The Hippodrome was theirs. It was a place dedicated to passion, violence, group aggression, mob excitement, and the shedding of blood; for fights staged between men and animals and between animals themselves were almost as popular as chariot racing, and roused much the same sort of blood lust in the spectators as the old gladiatorial contests had excited before they were abolished by Theodosius the Great in the fourth century. Apart from the officials of the two factions, the Blues and the Greens, who managed the day-to-day business of the place, the permanent staff were mostly illiterate and uncouth, while those who hung around the fringes of the circus were often from the dregs of society. Here Theodora was born, and here she spent her childhood. It is difficult to imagine how she could have picked up a ready-made set of conventional middle-class morals in such a setting during the course of her early life, and this is something which her many pious detractors have usually chosen to forget or ignore. It was a time better suited to teaching her how to hold her own and survive in a human jungle, where toughness, courage, a quick wit, and shrewd judgement of people were more valuable than a nice ethical sensitivity; and these were qualities which she did indeed exhibit in later life.

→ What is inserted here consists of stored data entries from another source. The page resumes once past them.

<file path="design/flow/config.mk">
export PLATFORM = sky130hd
export DESIGN_NAME = rect_buffer_reader
export DESIGN_NICKNAME = rect_buffer_reader
export VERILOG_FILES = /design/flow/design.v
export SDC_FILE = /design/flow/constraint.sdc
export NUM_CORES = 4
export LEC_CHECK = 1
export CORE_UTILIZATION = 40
</file>
<file path="design/flow/design.v">
module rect_buffer_reader
    #(
    parameter buffer_w = 2048,
    parameter buffer_h = 32,
    parameter block_size = buffer_w * buffer_h,
    parameter buf_length = block_size / 4,
    parameter buf_len_log = $clog2(buf_length)
    )
    (
        input reset,
        input [32:0]                read_coord_in,
        input                       read_coord_valid,
        input        [63:0]         buf_data,
        output logic [59:0]         buf_address,
        input                       buf_read_clk,
        output logic [64:0]         pix_to_inter,
        output logic [3:0]          read_coord_frac_to_inter,
        output logic                pix_to_inter_valid
    );
    parameter row_shift         = $clog2(buffer_w / 2);
    parameter valid_row_bits    = $clog2(buffer_h);
    parameter frac_bits = 2;
    parameter pixel_in_width = 16;
    logic coords_in_gray, coords_in_gray_d1, coords_in_gray_d2, coords_in_gray_out;
    logic [1:0][15:0] read_coord_in_i;
    assign read_coord_in_i  = read_coord_in[31:0];
    assign coords_in_gray   = read_coord_in[32];
    logic read_coord_valid_d1;
    logic read_coord_valid_d2;
    logic buf_index_i;
    logic [3:0][14:0]                   buf_addr_i;
    logic [3:0][pixel_in_width - 1:0]   buf_data_i;
    logic [1:0][1:0][pixel_in_width - 1:0]   pix_to_inter_i;
    assign pix_to_inter[63:0]   = pix_to_inter_i;
    assign pix_to_inter[64]     = coords_in_gray_out;
    assign buf_data_i   = buf_data;
    assign buf_address  = buf_addr_i;
    parameter int_bits = 15 - frac_bits;
    logic read_addr_valid, read_data_valid;
    logic [1:0] coord_lsb_d1;
    logic [1:0] coord_lsb_d2;
    logic [1:0][frac_bits - 1:0]    read_coord_frac_d1;
    logic [1:0][frac_bits - 1:0]    read_coord_frac_d2;
    logic [1:0][frac_bits - 1:0]    read_coord_frac;
    logic [1:0][15 - frac_bits:0]   read_coord_integer;
    assign read_coord_frac[0]       = read_coord_in_i[0][frac_bits - 1:0];
    assign read_coord_frac[1]       = read_coord_in_i[1][frac_bits - 1:0];
    assign read_coord_integer[0]    = read_coord_in_i[0][15:frac_bits];
    assign read_coord_integer[1]    = read_coord_in_i[1][valid_row_bits + frac_bits - 1:frac_bits];
    logic [buf_len_log - 1:0] row_addr;
    logic [buf_len_log - 1:0] row_addr_odd;
    logic [buf_len_log - 1:0] col_addr;
    logic [buf_len_log - 1:0] col_addr_odd;
    assign row_addr         = read_coord_integer[1][int_bits:1] << row_shift;
    assign row_addr_odd     = (read_coord_integer[1][int_bits:1] + 1) << row_shift;
    assign col_addr         = read_coord_integer[0][int_bits:1];
    assign col_addr_odd     = col_addr + 1;
    logic [buf_len_log - 1:0] row_addr_reg;
    logic [buf_len_log - 1:0] row_addr_odd_reg;
    logic [buf_len_log - 1:0] col_addr_reg;
    logic [buf_len_log - 1:0] col_addr_odd_reg;
    always_comb begin
        buf_addr_i[0] = row_addr_reg + col_addr_reg;
        buf_addr_i[1] = row_addr_reg + col_addr_reg;
        buf_addr_i[2] = row_addr_reg + col_addr_reg;
        buf_addr_i[3] = row_addr_reg + col_addr_reg;
        case (coord_lsb_d1)  
            2'b01: begin  
                buf_addr_i[0] = row_addr_reg + col_addr_odd_reg;
                buf_addr_i[2] = row_addr_reg + col_addr_odd_reg;
            end
            2'b10: begin  
                buf_addr_i[0] = row_addr_odd_reg + col_addr_reg;
                buf_addr_i[1] = row_addr_odd_reg + col_addr_reg;
            end
            2'b11: begin  
                buf_addr_i[0] = row_addr_odd_reg + col_addr_odd_reg;
                buf_addr_i[1] = row_addr_odd_reg + col_addr_reg;
                buf_addr_i[2] = row_addr_reg + col_addr_odd_reg;
            end
        endcase
    end
    always @(posedge buf_read_clk) begin
        if (reset) begin
            pix_to_inter_valid  <= 0;
            read_data_valid     <= 0;
        end else begin
            read_addr_valid             <= read_coord_valid;
            coord_lsb_d1                <= {read_coord_integer[1][0], read_coord_integer[0][0]};
            read_coord_frac_d1          <= read_coord_frac;
            coords_in_gray_d1           <= coords_in_gray;
            row_addr_reg                <= row_addr;
            row_addr_odd_reg            <= row_addr_odd;
            col_addr_reg                <= col_addr;
            col_addr_odd_reg            <= col_addr_odd;
            read_data_valid             <= read_addr_valid;
            coord_lsb_d2                <= coord_lsb_d1;
            read_coord_frac_d2          <= read_coord_frac_d1;
            coords_in_gray_d2           <= coords_in_gray_d1;
            read_coord_frac_to_inter    <= read_coord_frac_d2;
            coords_in_gray_out          <= coords_in_gray_d2;
            pix_to_inter_valid          <= read_data_valid;
            case (coord_lsb_d2)
                2'b00: begin
                    pix_to_inter_i[0][0] <= buf_data_i[0];
                    pix_to_inter_i[0][1] <= buf_data_i[1];
                    pix_to_inter_i[1][0] <= buf_data_i[2];
                    pix_to_inter_i[1][1] <= buf_data_i[3];
                end
                2'b01: begin
                    pix_to_inter_i[0][0] <= buf_data_i[1];
                    pix_to_inter_i[0][1] <= buf_data_i[0];
                    pix_to_inter_i[1][0] <= buf_data_i[3];
                    pix_to_inter_i[1][1] <= buf_data_i[2];
                end
                2'b10: begin
                    pix_to_inter_i[0][0] <= buf_data_i[2];
                    pix_to_inter_i[0][1] <= buf_data_i[3];
                    pix_to_inter_i[1][0] <= buf_data_i[0];
                    pix_to_inter_i[1][1] <= buf_data_i[1];
                end
                2'b11: begin
                    pix_to_inter_i[0][0] <= buf_data_i[3];
                    pix_to_inter_i[0][1] <= buf_data_i[2];
                    pix_to_inter_i[1][0] <= buf_data_i[1];
                    pix_to_inter_i[1][1] <= buf_data_i[0];
                end
            endcase
        end
    end
endmodule
</file>
<file path="design/flow/constraint.sdc">
current_design rect_buffer_reader

set clk_period 6.4
set clk_io_pct 0.2

create_clock -name clk0 -period $clk_period [get_ports {buf_read_clk}]

set non_clock_inputs [all_inputs -no_clocks]
set_input_delay [expr $clk_period * $clk_io_pct] -clock clk0 $non_clock_inputs
set_output_delay [expr $clk_period * $clk_io_pct] -clock clk0 [all_outputs]
</file>
<file path="design/flow/run.sh">
#!/bin/bash
# OpenROAD 26Q1-2900-gdf79404cd8, Yosys 0.63+post, stock flow scripts
make -C /OpenROAD-flow-scripts/flow DESIGN_CONFIG=/design/flow/config.mk WORK_HOME=/design/flow/orfs finish
</file>
==> metrics.csv <==
metric,value,unit
IO buf count,220,
post-route ant nets,0,
area delta synth->final,44.29,%
max frequency,0.2550,GHz
Synth Seq Share,55.83,%
DRT iter0 DRCs,165,
synthesized area per cell,17.83,sq um
kind of critical path,reg2out,
# clock sinks,121,
Cell Pwr Density,261.4,nW/um^2
peak supply drop,173.1,uV
"top cells, area","edfxtp_1 (55%), mux4_2 (23%), mux2_2 (4.5%), buf_4 (3.2%), ha_1 (3.1%)",
Init Core Util,40.89,%
H-tree depth,4,
storage element area,3613,sq um
vias in the first global route,3935,
Worst Hold Class,reg2reg,
1st-pass router iterations,4,
DRC violations left,0,
IO Pins,230,
core region area,15830,sq um
Comb area,2552,sq um
Final Hold Viols,0,
Ys Warns,1,
WL/cell,16.74,um
Post-Syn Area,6472,sq um
Worst Setup Start Kind,flip-flop,
clk slew on worst S/H paths,60,ps
Yosys reg bits,121,
final core utilization,59.00,%
later-pin clock latency in the skew report,410,ps
Total Wirelength,13340,um
Largest register FFs,64,
worst-path fanout max,2,
CTS tree,yes,
grt total ovfl,0,
Syn Inst Count,363,
die outline height,129.2,um
endpoints failing setup,0,
Yosys Instances,363,
Log Warnings,34,
die area,16690,sq um
DPL Wire Length,9934,um
initial antenna violation count,0,
WHS,418.0,ps
RSZ-0062 raised after global routing,no,
Post-CTS Setup Bufs,0,
final setup TNS,0,ps
max_slew headroom,49.43,%
cts hold-fix bufs,0,
Top-area cell share,55.21,%
Overall Power,2.442,mW
Leakage Power,3.281,nW
post-synthesis chip area from yosys,6472,sq um
RePlAce Congestion,0.8468,
Die Span X,129.2,um
cycle use final,61.27,%
vias,4001,
Core Rows,46,
# diodes,0,
cell type with the largest total area,edfxtp_1,
total CTS buffers,17,
Clock Skew,3.338,ps
# fillers,1208,
largest net degree at the start of global routing,62,
root buffer cell,clkbuf_16,
worst-margin pin slew,758.6,ps
CP required,5120,ps
vias per inst,5.020,
maximum clock insertion buffer count,2,
share of layout cells above drive strength 1,22.55,%
Unique cell types,30,
Final min period,3921,ps
Tot GR Track Use,17.67,%
Resize count post-CTS,0,
WP data arrival,2640,ps
Max-Cap Viols,0,
Critical Path Sink Type,primary output,
outcome,"complete, no violations",
Max Slew Vio Count,0,
first-pass GRT wire length,20520,um
-- critical path, cell delays in order, from the launching register on --
cell	delay [ps]
edfxtp_1	410
ha_1	230
fa_1	420
a21o_1	200
a211oi_1	240
o22ai_1	110
a32o_1	230
clkdlybuf4s50_1	400
-- synth_stat cells (all sizes together) --
master   instances
edfxtp         119
mux4            65
buf             39
mux2            26
xnor2           17
ha              16
a21oi           12
inv             10
nand2            8
nand3            8
nor2             7
a21o             5
fa               4
nor2b            4
xor2             4
nor3             3
and3             2
dfxtp            2
o21ai            2
o22ai            2
a211oi           1
a32o             1
and4             1
clkbuf           1
mux2i            1
nand4            1
o21a             1
o2bb2ai          1
-- final timing paths --
path / from / to / slack (ps) / cells after the start
setup / recovery: col_addr_odd_reg[10] / buf_address[14] / 2480 / 7
hold / removal: read_coord_frac_d1[2] / read_coord_frac_d2[2] / 420 / 0
setup reg to reg: coord_lsb_d2[0] / pix_to_inter_i[51] / 4220 / 3
hold reg to reg: read_coord_frac_d1[2] / read_coord_frac_d2[2] / 420 / 0
-- power by group --
part | switching (mW) | total (mW) | internal, mW
Sequential | 0.0306 | 0.984 | 0.954
Clock | 0.361 | 0.981 | 0.620
Combinational | 0.147 | 0.476 | 0.329
Total | 0.538 | 2.44 | 1.90
-- placed cells by master, fill, tap and decap left out, drive strengths merged --
cell	instances
nand2	8
a21oi	12
o21ai	2
mux2	26
nand3	8
ha	16
xor2	4
and3	2
o21a	1
bufinv	3
mux2i	1
nand4	1
dfxtp	2
clkbuf	17
a21o	5
clkinv	5
and4	1
xnor2	17
clkinvlp	1
a32o	1
mux4	65
buf	6
a211oi	1
inv	16
edfxtp	119
nor3	3
nor2b	4
o22ai	2
o2bb2ai	1
nor2	7
clkdlybuf4s50	220
fa	4
-- kinds of logic (layout without fill, tap and decap cells) --
logic type / count (synthesis) / after routing / share of synthesized area (%)
buffers and inverters: 50 / 268 / 4.736
AND/OR/NAND/NOR: 34 / 34 / 2.532
AND-OR/OR-AND: 25 / 25 / 2.436
multiplexers: 92 / 92 / 27.30
flip-flops: 121 / 121 / 55.83
XOR/XNOR: 21 / 21 / 2.842
adder cells (fa/ha/maj): 20 / 20 / 4.330
-- layout make-up --
| type | count | share of cell area (%) |
|---|---|---|
| tap | 216 | 2.894 |
| sequential | 121 | 38.69 |
| multi-input combinational | 192 | 27.33 |
| inverter | 10 | 0.4287 |
| timing repair buffer | 226 | 24.06 |
| clock inverter | 15 | 2.036 |
| clock buffer | 17 | 4.555 |
-- per-stage QoR --
stage | worst slack (ps) | instance area [sq um] | instances
finish | 2479 | 9339 | 797
detailed placement | 2894 | 8723 | 765
floorplan | 2350 | 6472 | 363
global route | 2392 | 9339 | 797
CTS | 2472 | 9339 | 797
global placement | 2931 | 8723 | 765
-- routing by layer --
metal	GRT usage (%)	vias to the layer above	routed length, um
met1	28.26	1935	5408
li1	-	1886	-
met3	7.864	16	1505
met2	25.33	164	6204
met5	0	-	0
met4	2.422	0	225
Power figures rest on the tool's default switching activity, not on a simulated workload.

She was not an only child. She had an older sister, Comito, and in due course another girl was born and named Anastasia. It used to be said that the family came from Cyprus, though more recently Syria has been suggested as their place of origin; the fact is that no one knows for sure where they came from. As if their circumstances were not already bad enough, shortly after the birth of the youngest child, when Theodora was about four or five years old, the father of the family died. Nothing is known about his wife, but the death of her husband, Acacius the bear-keeper, must have been a bitter blow to her; for, if it is seldom easy for a widow to bring up three children alone and unaided, it was an even more formidable task in the cut-throat world of the Hippodrome in Byzantium. With commendable speed and good sense, if with little regard for conventional ideas of mourning or morality, she quickly found another man to take her dead husband’s place as bread-winner for the family. Whether she married him is not known, but she started to live with him in the hope that she would be able to secure her late husband’s job for him. In order to do so, the manager of the Greens, a man named Asterius, had to be persuaded to appoint him, and unfortunately for the widow, he had already accepted a bribe from someone else who wanted the job. So when the unlucky woman sought an interview with Asterius and begged him to make her new consort bear-keeper, she discovered that she was too late.
This could only have been a tragic disappointment to the mother of the three small children. She could not hope to out-bid the other candidate for the post by offering a larger bribe than his, even if Asterius would have accepted it, for she had no resources; but she could make a bid for the support of the ordinary members of the Green faction in the hope that they would help her in her extremity, and this she decided to do. So one day when the Hippodrome was packed with people waiting for the races to begin, she appeared in the arena with her three small daughters; driving them before her, their heads crowned with little chaplets of flowers and their hands held out in supplication, she explained her plight and that of her children to the crowd, begging the Greens to employ her daughters’ new father so that the family might not starve. Appeals of every kind, including appeals to the Emperor himself, were not uncommon on such occasions, and they were made through a spokesman trained for the purpose. There could seldom have been a more touching appeal than this, but it left those to whom it was addressed completely unmoved; indeed, the Greens roared with laughter, and both mother and children were driven back whence they had come with their ill-judged merriment ringing in their ears.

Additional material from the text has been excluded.